Scientists then placed the reprogrammed cells in an environment simulating that of human brain. After two days, these reprogrammed cells showed signs of having recovered synaptic plasticity (which becomes diminished with age in older mice), less oxidative stress and lower levels of age-related products of metabolism compared with their counterparts in mice that hadn’t undergone this experiment.
The next step for the team was to test whether they could rejuvenate these cells in living animals and humans in vivo (i.e. living), not simply lab experiments. To do this, they tested various mixtures of chemical compounds designed to reset cells without changing their identities or becoming cancerous; with promising results; rejuvenation occurred across optic nerve, liver, kidney and muscle.
This was the first successful chemical approach to rewinding cellular aging clocks in living animals, consistent with the Information Theory of Aging. Knowing where this information resides should hasten research on more effective ways of rejuvenating cells.
Scientists Discover a Way to Reverse Age-Related Diseases
Many individuals suffer from age-related diseases, including cancer, heart disease, dementia and arthritis. While individual treatments may help, addressing their causes would likely yield better results – this is why scientists are investigating ways to reverse aging processes.
Researchers have already made strides toward reversing some signs of cellular aging using Yamanaka’s gene therapy method, in which genes are delivered directly into cells with viruses. Unfortunately, however, these approaches do not work on all cell types – to find one that works across the board, researchers need to first understand what drives cellular aging itself.

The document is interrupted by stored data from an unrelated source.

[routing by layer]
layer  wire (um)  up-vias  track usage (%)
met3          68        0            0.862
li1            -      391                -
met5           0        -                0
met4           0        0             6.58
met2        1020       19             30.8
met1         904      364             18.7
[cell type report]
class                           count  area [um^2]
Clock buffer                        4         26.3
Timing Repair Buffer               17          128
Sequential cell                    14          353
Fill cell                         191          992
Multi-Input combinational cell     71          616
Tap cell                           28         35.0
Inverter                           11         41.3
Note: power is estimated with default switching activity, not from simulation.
**config.mk**
```make
export PLATFORM = sky130hd
export DESIGN_NAME = rob_commit_ctrl
export DESIGN_NICKNAME = d
export VERILOG_FILES = /design/src/rtl/rob_commit_ctrl.sv
export SDC_FILE = /design/constraint.sdc
export NUM_CORES = 1
export LEC_CHECK = 0
export CORE_MARGIN = 2
export CORE_UTILIZATION = 32
export CTS_CLUSTER_DIAMETER = 80
export DETAILED_ROUTE_END_ITERATION = 16
export PLACE_DENSITY_LB_ADDON = 0.2
export RECOVER_POWER = 100
export SYNTH_ARGS = -nofsm -noshare
export SYNTH_HDL_FRONTEND = slang
export SYNTH_SLANG_ARGS = --single-unit
export TNS_END_PERCENT = 1
```
**constraint.sdc**
```tcl
create_clock -name clk -period 3.69 [get_ports clk]
set_input_delay 0.738 -clock clk [delete_from_list [all_inputs] [get_ports clk]]
set_output_delay 0.738 -clock clk [all_outputs]
set_load 0.1 [all_outputs]
```
**src/rtl/rob_commit_ctrl.sv**
```systemverilog
// rob_commit_ctrl -- 8-entry in-order reorder buffer commit controller.
//
// Instructions are allocated in program order at the tail and complete out of
// order through the writeback port. The head entry retires once it is marked
// done, so at most one entry retires per cycle. Retirement drives a registered
// register-file write port.
//
// Ports
//   clk                 single clock, rising edge
//   reset               asynchronous, active-low
//   alloc_req           issue requests one entry
//   alloc_ok / alloc_tag  combinational: room available / tag handed out
//   wb_valid/tag/data/dest/we  completion from writeback
//   flush               synchronous squash of every entry
//   retire, rf_we, rf_addr, rf_data  registered retirement outputs
//   count, empty        occupancy (registered) and its zero flag

// One ROB slot: alloc/done flags plus the completion payload.
module rob_entry (
  input  logic        clk,
  input  logic        reset,
  input  logic        flush,
  input  logic        set_alloc,
  input  logic        clr_alloc,
  input  logic        wb_wr,
  input  logic        wb_we,
  input  logic [2:0]  wb_dest,
  input  logic [15:0] wb_data,
  output logic        alloc,
  output logic        done,
  output logic        we,
  output logic [2:0]  dest,
  output logic [15:0] data
);

  always_ff @(posedge clk or negedge reset) begin
    if (!reset) begin
      alloc <= 1'b0;
      done  <= 1'b0;
      we    <= 1'b0;
      dest  <= '0;
      data  <= '0;
    end else if (flush) begin
      alloc <= 1'b0;
      done  <= 1'b0;
    end else begin
      // set_alloc and clr_alloc never target the same slot: a slot being
      // committed is allocated, so it cannot be the free slot at the tail.
      if (set_alloc) begin
        alloc <= 1'b1;
        done  <= 1'b0;
      end
      if (clr_alloc) alloc <= 1'b0;
      if (wb_wr) begin
        done <= 1'b1;
        we   <= wb_we;
        dest <= wb_dest;
        data <= wb_data;
      end
    end
  end

endmodule

module rob_commit_ctrl (
  input  logic        clk,
  input  logic        reset,
  input  logic        alloc_req,
  output logic        alloc_ok,
  output logic [2:0]  alloc_tag,
  input  logic        wb_valid,
  input  logic [2:0]  wb_tag,
  input  logic [15:0] wb_data,
  input  logic [2:0]  wb_dest,
  input  logic        wb_we,
  input  logic        flush,
  output logic        retire,
  output logic        rf_we,
  output logic [2:0]  rf_addr,
  output logic [15:0] rf_data,
  output logic [3:0]  count,
  output logic        empty
);

  localparam int DEPTH = 8;

  logic [2:0] head_q, tail_q;

  logic [DEPTH-1:0]       ent_alloc, ent_done, ent_we;
  logic [DEPTH-1:0][2:0]  ent_dest;
  logic [DEPTH-1:0][15:0] ent_data;

  logic do_alloc, do_commit, wb_hit;

  assign alloc_ok  = (count < 4'd8);
  assign alloc_tag = tail_q;
  assign empty     = (count == 4'd0);

  // Every decision below looks only at pre-edge entry state, so a completion
  // to the head this cycle commits next cycle, and a completion to the slot
  // being allocated this cycle is dropped.
  assign do_alloc  = alloc_req && alloc_ok;
  assign do_commit = ent_alloc[head_q] && ent_done[head_q];
  assign wb_hit    = wb_valid && ent_alloc[wb_tag] && !ent_done[wb_tag];

  for (genvar i = 0; i < DEPTH; i++) begin : g_ent
    rob_entry u_ent (
      .clk       (clk),
      .reset     (reset),
      .flush     (flush),
      .set_alloc (do_alloc  && (tail_q == 3'(i))),
      .clr_alloc (do_commit && (head_q == 3'(i))),
      .wb_wr     (wb_hit    && (wb_tag == 3'(i))),
      .wb_we     (wb_we),
      .wb_dest   (wb_dest),
      .wb_data   (wb_data),
      .alloc     (ent_alloc[i]),
      .done      (ent_done[i]),
      .we        (ent_we[i]),
      .dest      (ent_dest[i]),
      .data      (ent_data[i])
    );
  end

  always_ff @(posedge clk or negedge reset) begin
    if (!reset) begin
      head_q  <= '0;
      tail_q  <= '0;
      count   <= '0;
      retire  <= 1'b0;
      rf_we   <= 1'b0;
      rf_addr <= '0;
      rf_data <= '0;
    end else if (flush) begin
      head_q  <= '0;
      tail_q  <= '0;
      count   <= '0;
      retire  <= 1'b0;
      rf_we   <= 1'b0;
    end else begin
      if (do_alloc) tail_q <= tail_q + 3'd1;
      if (do_commit) begin
        head_q  <= head_q + 3'd1;
        retire  <= 1'b1;
        rf_we   <= ent_we[head_q];
        rf_addr <= ent_dest[head_q];
        rf_data <= ent_data[head_q];
      end else begin
        // rf_addr/rf_data hold their last retired values.
        retire <= 1'b0;
        rf_we  <= 1'b0;
      end
      count <= count + {3'b0, do_alloc} - {3'b0, do_commit};
    end
  end

endmodule

```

Scientists have recently discovered one of the primary factors behind cellular aging is Menin protein degradation. Menin is responsible for neuroinflammation regulation and its loss is associated with age-related symptoms like hypothalamus deterioration, decreasing skin thickness and bone density decline, as well as cognitive deterioration.
Researchers used an innovative technique to introduce Menin back into mice’s hypothalamus and test its effect on physiological aging symptoms. After thirty days, mice demonstrated improved skin and bone mass along with enhanced balance, cognition, and balance abilities associated with increased levels of D-serine in their brains.
These findings indicate that correcting Menin deficiency could be an effective approach to treating age-related diseases; however, more research will need to be conducted in order to see whether it could also be applied to reverse other physiological processes.
Reversing aging could involve altering how DNA is packaged within cells. Scientists at the Salk Institute discovered that genetic mutations associated with Werner syndrome – which leads to early aging and death – lead to the breakdown of tightly packed bundles known as heterochromatin, leading to its degradation and decay. They discovered specific mixtures of molecular compounds which could reset this young state back into older cellular DNA strands; this treatment reversed some symptoms associated with aging in mice.
Team scientists are now exploring how their technology can be used to make the hematopoietic stem cells (HSCs), responsible for blood cell production, younger. This goal is particularly crucial, since patients receiving HSCs from older donors tend to die sooner. They have received Validation Project funding in 2022 so as to examine this possibility further.